Firms who endeavor to understand their target segment versus a competitor's target segment, can adopt a similar survey coupled with variables that relate to preference for various fast food brands. After deriving the segments, each consumer is then identified by one brand that he or she prefers most and the segment to which he or she belongs to. A joint space map of multiple correspondence analyses can reveal information regarding the segments that the firm is targeting vis-à-vis segments that competitors are targeting. An endeavor should be made to identify whether the target segment identified on the joint space map coincides with the firm's desired targeted segment. If coincidence is not found, then two options are possible; the product mix and firm's marketing communication may be revisited to tune in with the desired segment characteristics and emphasis may be laid on promoting those elements that the desired targeted segment finds as attractive. Though coincidence is not achieved, but currently visiting segment(s) are viewed as significantly contributing to profits; depending upon the firm's corporate brand positioning and its desired corporate image, if feasible, a status quo call may be taken. In this scenario, those elements that the current footfall sees as attractive may be reinforced. If coincidence is found, no major modifications in the product mix or communication strategy is required; however, care should be taken regarding fulfilling those elements that consumers designate as must be requirements during service delivery; also firms should also constantly explore and innovate with respect to those elements that consumers see as attractive requirements in order to continue satisfying these segment(s).

CONCLUSION AND DISCUSSION

The Kano model of consumer satisfaction has been conventionally developed as a tool to aid the product development process. This article explores a segmentation opportunity using this model. Usage of this model was meant to be in a product context, whereas the current study makes an attempt to integrate the Kano methodology into the service setup. This article thus extends the utility of this pragmatic model by finding new avenues where it can be deployed. Segmentation based upon satisfaction is again a relatively new concept to marketing literature, but the authors opine that this novel approach is actually necessary because it satisfied customers who drive businesses through their loyalty and positive word of mouth.37

Apart from strong managerial relevance, there is also an underpinning theoretical rationale as to why segmentation based on satisfaction may be deemed necessary.
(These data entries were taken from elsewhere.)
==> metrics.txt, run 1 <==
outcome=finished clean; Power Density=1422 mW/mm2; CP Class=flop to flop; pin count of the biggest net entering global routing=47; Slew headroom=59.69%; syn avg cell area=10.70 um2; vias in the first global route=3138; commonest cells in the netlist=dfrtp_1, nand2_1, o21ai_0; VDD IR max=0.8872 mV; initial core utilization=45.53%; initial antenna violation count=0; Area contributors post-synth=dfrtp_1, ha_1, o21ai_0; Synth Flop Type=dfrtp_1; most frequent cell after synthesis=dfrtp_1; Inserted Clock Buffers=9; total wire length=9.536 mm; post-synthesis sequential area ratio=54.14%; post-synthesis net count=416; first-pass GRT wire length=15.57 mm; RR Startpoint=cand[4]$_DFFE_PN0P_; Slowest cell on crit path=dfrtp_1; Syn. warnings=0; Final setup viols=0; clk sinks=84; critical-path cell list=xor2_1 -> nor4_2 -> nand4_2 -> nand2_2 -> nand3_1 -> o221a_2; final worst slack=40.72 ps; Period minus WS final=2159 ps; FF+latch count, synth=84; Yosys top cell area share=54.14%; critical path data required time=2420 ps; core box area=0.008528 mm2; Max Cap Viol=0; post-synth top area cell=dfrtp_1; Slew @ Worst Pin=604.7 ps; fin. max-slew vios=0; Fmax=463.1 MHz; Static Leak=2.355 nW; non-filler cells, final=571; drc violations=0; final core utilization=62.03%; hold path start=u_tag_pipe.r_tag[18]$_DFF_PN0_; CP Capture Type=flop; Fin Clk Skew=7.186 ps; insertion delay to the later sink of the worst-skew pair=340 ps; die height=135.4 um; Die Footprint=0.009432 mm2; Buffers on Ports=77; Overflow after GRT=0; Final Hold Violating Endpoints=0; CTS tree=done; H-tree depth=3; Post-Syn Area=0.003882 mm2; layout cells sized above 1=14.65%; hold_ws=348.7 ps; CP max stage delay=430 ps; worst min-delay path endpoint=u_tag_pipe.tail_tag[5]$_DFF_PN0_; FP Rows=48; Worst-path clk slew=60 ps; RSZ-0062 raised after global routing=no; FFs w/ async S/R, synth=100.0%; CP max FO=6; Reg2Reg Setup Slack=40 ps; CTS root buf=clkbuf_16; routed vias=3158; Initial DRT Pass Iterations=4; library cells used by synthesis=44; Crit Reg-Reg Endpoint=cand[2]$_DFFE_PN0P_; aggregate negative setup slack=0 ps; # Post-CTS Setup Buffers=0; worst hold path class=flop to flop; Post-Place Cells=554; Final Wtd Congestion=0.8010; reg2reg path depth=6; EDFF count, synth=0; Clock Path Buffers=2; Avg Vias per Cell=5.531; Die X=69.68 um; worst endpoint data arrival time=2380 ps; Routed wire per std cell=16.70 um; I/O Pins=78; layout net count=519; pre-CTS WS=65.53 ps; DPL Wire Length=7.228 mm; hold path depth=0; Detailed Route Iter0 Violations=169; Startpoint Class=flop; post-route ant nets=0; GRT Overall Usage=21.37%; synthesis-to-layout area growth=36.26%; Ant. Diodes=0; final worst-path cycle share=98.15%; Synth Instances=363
File: src/rtl/down_counter_timer_if.sv
// down_counter_timer_if: control and status bundle between a controller and the down-counter timer.
interface down_counter_timer_if #(parameter int WIDTH = 8);
    logic             load;
    logic [WIDTH-1:0] load_val;
    logic             start;
    logic             pause;
    logic             stop;
    logic [WIDTH-1:0] count;
    logic             busy;
    logic             done;
    logic             zero;
    modport master (output load, load_val, start, pause, stop, input count, busy, done, zero);
    modport slave  (input load, load_val, start, pause, stop, output count, busy, done, zero);
endinterface

File: src/rtl/down_counter_timer.sv
// down_counter_timer: loadable, pausable down-counter with a one-cycle done pulse at terminal count.
// Define DOWN_COUNTER_TIMER_AUTORELOAD_EN to reload from the last loaded value and keep running.
module down_counter_timer #(parameter int WIDTH = 8) (
    input  logic clk,
    input  logic RST,
    down_counter_timer_if.slave bus
);
    typedef enum logic [1:0] {IDLE, RUN, PAUSED} state_t;
    state_t state;
    logic [WIDTH-1:0] eff;
`ifdef DOWN_COUNTER_TIMER_AUTORELOAD_EN
    logic [WIDTH-1:0] reload;
`endif
    // A start in IDLE sees the value being loaded on the same edge.
    assign eff = bus.load ? bus.load_val : bus.count;
    assign bus.zero = bus.count == '0;
    always_ff @(posedge clk) begin
        bus.done <= 1'b0;
        if (RST) begin
            state <= IDLE;
            bus.count <= '0;
            bus.busy <= 1'b0;
`ifdef DOWN_COUNTER_TIMER_AUTORELOAD_EN
            reload <= '0;
`endif
        end else if (bus.stop) begin
            state <= IDLE;
            bus.busy <= 1'b0;
        end else if (state == IDLE) begin
            if (bus.load) begin
                bus.count <= bus.load_val;
`ifdef DOWN_COUNTER_TIMER_AUTORELOAD_EN
                reload <= bus.load_val;
`endif
            end
            if (bus.start && eff != '0) begin
                state <= RUN;
                bus.busy <= 1'b1;
            end else if (bus.start) begin
                bus.done <= 1'b1;
            end
        end else if (bus.load) begin
            bus.count <= bus.load_val;
`ifdef DOWN_COUNTER_TIMER_AUTORELOAD_EN
            reload <= bus.load_val;
`endif
            if (bus.load_val == '0) begin
                state <= IDLE;
                bus.busy <= 1'b0;
            end
        end else if (state == PAUSED) begin
            if (!bus.pause) state <= RUN;
        end else if (bus.pause) begin
            state <= PAUSED;
        end else if (bus.count == WIDTH'(1)) begin
            bus.done <= 1'b1;
`ifdef DOWN_COUNTER_TIMER_AUTORELOAD_EN
            bus.count <= reload;
            if (reload == '0) begin
                state <= IDLE;
                bus.busy <= 1'b0;
            end
`else
            bus.count <= '0;
            state <= IDLE;
            bus.busy <= 1'b0;
`endif
        end else begin
            bus.count <= bus.count - WIDTH'(1);
        end
    end
endmodule

File: src/flat_wrapper.sv
// flat-port wrapper written by rule: the top's interface ports become plain ports
module down_counter_timer_flat 
#(parameter int WIDTH = 8)
  (clk, RST, bus_load, bus_load_val, bus_start, bus_pause, bus_stop, bus_count, bus_busy, bus_done, bus_zero);
  down_counter_timer_if #(.WIDTH(WIDTH)) bus_i ();
  input  logic clk;
  input  logic RST;
  input wire logic [$bits(bus_i.load)-1:0] bus_load;
  input wire logic [$bits(bus_i.load_val)-1:0] bus_load_val;
  input wire logic [$bits(bus_i.start)-1:0] bus_start;
  input wire logic [$bits(bus_i.pause)-1:0] bus_pause;
  input wire logic [$bits(bus_i.stop)-1:0] bus_stop;
  output wire logic [$bits(bus_i.count)-1:0] bus_count;
  output wire logic [$bits(bus_i.busy)-1:0] bus_busy;
  output wire logic [$bits(bus_i.done)-1:0] bus_done;
  output wire logic [$bits(bus_i.zero)-1:0] bus_zero;
  assign bus_i.load = bus_load;
  assign bus_i.load_val = bus_load_val;
  assign bus_i.start = bus_start;
  assign bus_i.pause = bus_pause;
  assign bus_i.stop = bus_stop;
  assign bus_count = bus_i.count;
  assign bus_busy = bus_i.busy;
  assign bus_done = bus_i.done;
  assign bus_zero = bus_i.zero;
  down_counter_timer #(.WIDTH(WIDTH)) u_core (.clk(clk), .RST(RST), .bus(bus_i));
endmodule
File: config.mk
export PLATFORM = sky130hd
export DESIGN_NAME = down_counter_timer_flat
export DESIGN_NICKNAME = d
export VERILOG_FILES = /design/src/rtl/down_counter_timer_if.sv /design/src/rtl/down_counter_timer.sv /design/src/flat_wrapper.sv
export SDC_FILE = /design/constraint.sdc
export NUM_CORES = 1
export LEC_CHECK = 0
export CAP_MARGIN = 25
export CORE_ASPECT_RATIO = 1.4
export CORE_UTILIZATION = 48
export DETAILED_ROUTE_END_ITERATION = 6
export GPL_TIMING_DRIVEN = 0
export MAX_ROUTING_LAYER = met4
export PLACE_DENSITY = 0.83
export SETUP_SLACK_MARGIN = 0.02
export SLEW_MARGIN = 20
export SYNTH_ARGS = -nofsm -noshare
export SYNTH_HDL_FRONTEND = slang
export SYNTH_SLANG_ARGS = --single-unit
export TNS_END_PERCENT = 100
File: constraint.sdc
create_clock -name clk -period 1.9 [get_ports clk]
set_clock_uncertainty 0.1 [all_clocks]
set_input_delay 0.285 -clock clk [delete_from_list [all_inputs] [get_ports clk]]
set_output_delay 0.285 -clock clk [all_outputs]
set_load 0.02 [all_outputs]
==> results.ini <==
[synth]
ys_ff_latch = 12
seq_area_frac_synth_pct = 24.81
avgSynthCellArea_sq_um = 8.138
yosysUniqueCellTypes = 41
synthArstFlopShare_pct = 0
synth_top_family_by_area = compound AO/OA/AOI/OAI gates
yosys_most_used_dff = dfxtp_1
synth_area_leader_cell = dfxtp_1
syn_nets = 136
synth_top_cells_by_area = dfxtp_1, inv_1, o32ai_1
syn_area_sq_um = 968.4
synthAdderAreaFrac_pct = 3.876
ys_top_cells_by_count = dfxtp_1, inv_1, nand3_1, nand2_1
synthMuxAreaShare_pct = 1.550
synth_top_area_share_pct = 24.81
synthXorXnorAreaFrac_pct = 0
syn_inst = 119
synth_edf_count = 0
ys_warn_count = 0
yosys.area_share.simple_pct = 22.09
synth_compound_area_share_pct = 37.21

[timing]
maxSlewHeadroom_pct = 65.65
final.min_clock_period_ps = 1849
timing.hold.ws_ps = 273.1
layout_setup_ws_ps = 51.46
finalHoldViolations = 0
maxClockFrequency_ghz = 0.5410
maxSlewViolCount = 0
tightestPinTransition_ps = 513.4
finalSetupViolCount = 0
min_period_over_period_pct = 97.29
rsz0062_at_grt = false

[clock_tree]
cts_sinks = 12
clockBufferDepth = 2
root_buffer = clkbuf_4
hold_buffers = 0
clk_latency_ps = 280
cts_tree = yes
h-tree-depth = 1
clkSlewWorstSetupHoldPaths_ps = 70
tritoncts.num_buffers = 3

[placed_design]
dp_hpwl_um = 2069
io_buffer_count = 22
place.detailed.instances = 161
gp_congestion = 0.9041
dp_slack_ps = -205.6

[worst_hold_path]
hp-start = bus_load
hold_path_class = primary input to flip-flop

[detailed_routing]
first_pass_iters = 5
routedWlPerCell_um = 17.16
routed_wl_um = 2848
ant_nets = 0
routed-via-count = 1098
routed_via_density = 6.614
drt_iter0_drc = 77
drc = 0

[floorplan]
die_h_um = 55.15
row_count = 18
chipWidth_um = 39.96
core_area_sq_um = 1824
ios = 25
start_util_pct = 53.09
dieArea_sq_um = 2204

[cells_and_area]
finish.utilization_pct = 69.07
n_fill_cell = 144
antenna_cells = 0
area_growth_pct = 30.10
drive_above_1_share_pct = 14.38
fin_nets = 165
final_cells = 166

[grt]
grt_pass1_vias = 994
antenna_found_initial = 0
grt_pass1_wl_um = 4340
grt_overflow = 0
grt_usage_pct = 29.45
grt_max_degree = 11

[setup_path]
required_ps = 1510
start_kind = flip-flop
crit_slowest_cell = clkdlybuf4s50_1
slowest_delay_ps = 670
critPathKind = flip-flop to output pin
r2r-start = u_core.bus.count[1]$_SDFFE_PP0P_
cp_cell_sequence = clkdlybuf4s50_1
cp_data_arrival_time_ps = 1460
crit_start = u_core.bus.count[2]$_SDFFE_PP0P_
cp_top_family = buffers and inverters
cp-end-kind = output pin
crit_fanout = 8
crit_buf_inv = 1

[pwr]
irDropWorstVdd_uv = 436.2
p_per_area_nw_per_um2 = 597.1
power.leakage_nw = 0.4522
p_total_mw = 0.7523

[run_status]
outcome = finished clean

[job]
maxCapViolCount = 0

## kinds of logic after synthesis
logic type | Yosys count
flip-flops | 12
AO/OA/AOI/OAI | 45
AND/OR/NAND/NOR | 38
adder cells (fa/ha/maj) | 3
multiplexers | 1
buffers and inverters | 20
## state kept, by name, indices dropped and copies added, names as in the netlist
| name | flops |
|---|---|
| u_core.state | 2 |
| u_core.bus.done | 1 |
| u_core.bus.busy | 1 |
| u_core.bus.count | 8 |
## where the power goes
group	internal, mW	switching (mW)
Combinational	0.136	0.164
Sequential	0.267	0.0197
Clock	0.0737	0.0923
Total	0.477	0.276
## metal layers
| layer | global-route usage, % | part of all wire [%] | vias to the layer above |
|---|---|---|---|
| li1 | - | - | 516 |
| met2 | 47.85 | 51 | 71 |
| met3 | 5.200 | 7.1 | 9 |
| met1 | 33.00 | 39 | 502 |
| met5 | - | 0 | - |
| met4 | 16.67 | 2.7 | 0 |
## path summary, 6_finish.rpt
path / to / slack (ps) / depth (start not counted)
max: bus_count[2] / 50 / 1
max reg2reg: u_core.bus.count[4]$_SDFFE_PP0P_ / 140 / 6
min reg2reg: u_core.bus.busy$_SDFFE_PP0P_ / 380 / 2
min: u_core.bus.done$_SDFF_PP0_ / 270 / 4
## tightest hold or removal path: cells and delay by family
| family | cells | cell delay (ps) |
|---|---|---|
| and+or+nand+nor | 2 | 130 |
| AOI/OAI and AO/OA | 1 | 80 |
| buffers and inverters | 1 | 100 |
## per-stage QoR
| stage | cell area (sq um) | TNS, ps |
|---|---|---|
| 2_1_floorplan | 968.4 | 0 |
| 4_1_cts | 1255 | 0 |
| 3_3_place_gp | 1214 | -383.8 |
| 6_report | 1260 | 0 |
| 3_5_place_dp | 1214 | -431.5 |
| 5_1_grt | 1260 | 0 |
## repair_timing
| item | CTS | global route |
|---|---|---|
| pin swaps | 2 | 0 |
| endpoints found under the setup margin | 1 | 1 |
| resized for setup | 4 | 2 |
| cloned | 0 | 0 |
| setup buffers | 2 | 0 |
## final cells by class
| cell class | count | area, sq um | area share [%] |
|---|---|---|---|
| clock buffers | 3 | 22.52 | 1.787 |
| multi-input cells | 87 | 626.9 | 49.75 |
| plain buffers | 7 | 58.81 | 4.667 |
| repair buffers | 24 | 236.5 | 18.77 |
| flip-flops and latches | 12 | 241.5 | 19.17 |
| well taps | 20 | 25.02 | 1.986 |
| inverters | 13 | 48.80 | 3.873 |
## cells in the final DEF, fill, tap and decap left out, types with 3 or more instances in the layout
cell type,instances
clkdlybuf4s50_1,21
nand3_1,8
buf_6,4
nor3_1,3
inv_1,12
o21ai_0,3
nor2_1,6
o22ai_1,3
nand2_1,7
dfxtp_1,11
o211ai_1,3
ha_1,3
and3_1,4
a21oi_1,6
a31oi_1,5
o32ai_1,5
clkbuf_4,3
o41ai_1,3
Power figures use the tool's default switching activity.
Theoretically, a firm can undertake two types of strategies to improve market share – namely offensive and defensive strategies. Offensive strategies aim to attract new consumers whereas defensive strategies aim to retain existing consumers.38 Most popular segmentation approaches (viz. benefit-based, lifestyle-based, demographic-based, psychographic-based segmentation approaches) can be discussed under the repertoire of offensive strategies, as the basic objective of these segmentation approaches is to identify profiles of possible groups of consumers currently existing in the market place and then depending upon desirability and feasibility criteria, the marketer fashions product mix and communication mix elements in a way that attracts the targeted group(s). However, segmentation approaches from defensive strategies have not been adequately explored. The authors are of the opinion that the Kano-based segmentation technique that is introduced in this article will make a contribution to segmentation literature from a defensive strategy perspective. In this article, the authors have investigated the experiences of consumers in fast food restaurants (post hoc evaluation of product) and then have devised a segmentation procedure that gives fresh insights to managers on refashioning their product/communication mix in a manner that maximizes satisfaction within each segment. While an offensive strategy perspective of segmentation gives insights into attracting relevant segment(s), Kano-based segmentation gives insights into how to retain the relevant segment(s). Hence, for those firms that make the majority of their profits from loyal consumers, Kano-based segmentation may be recommended.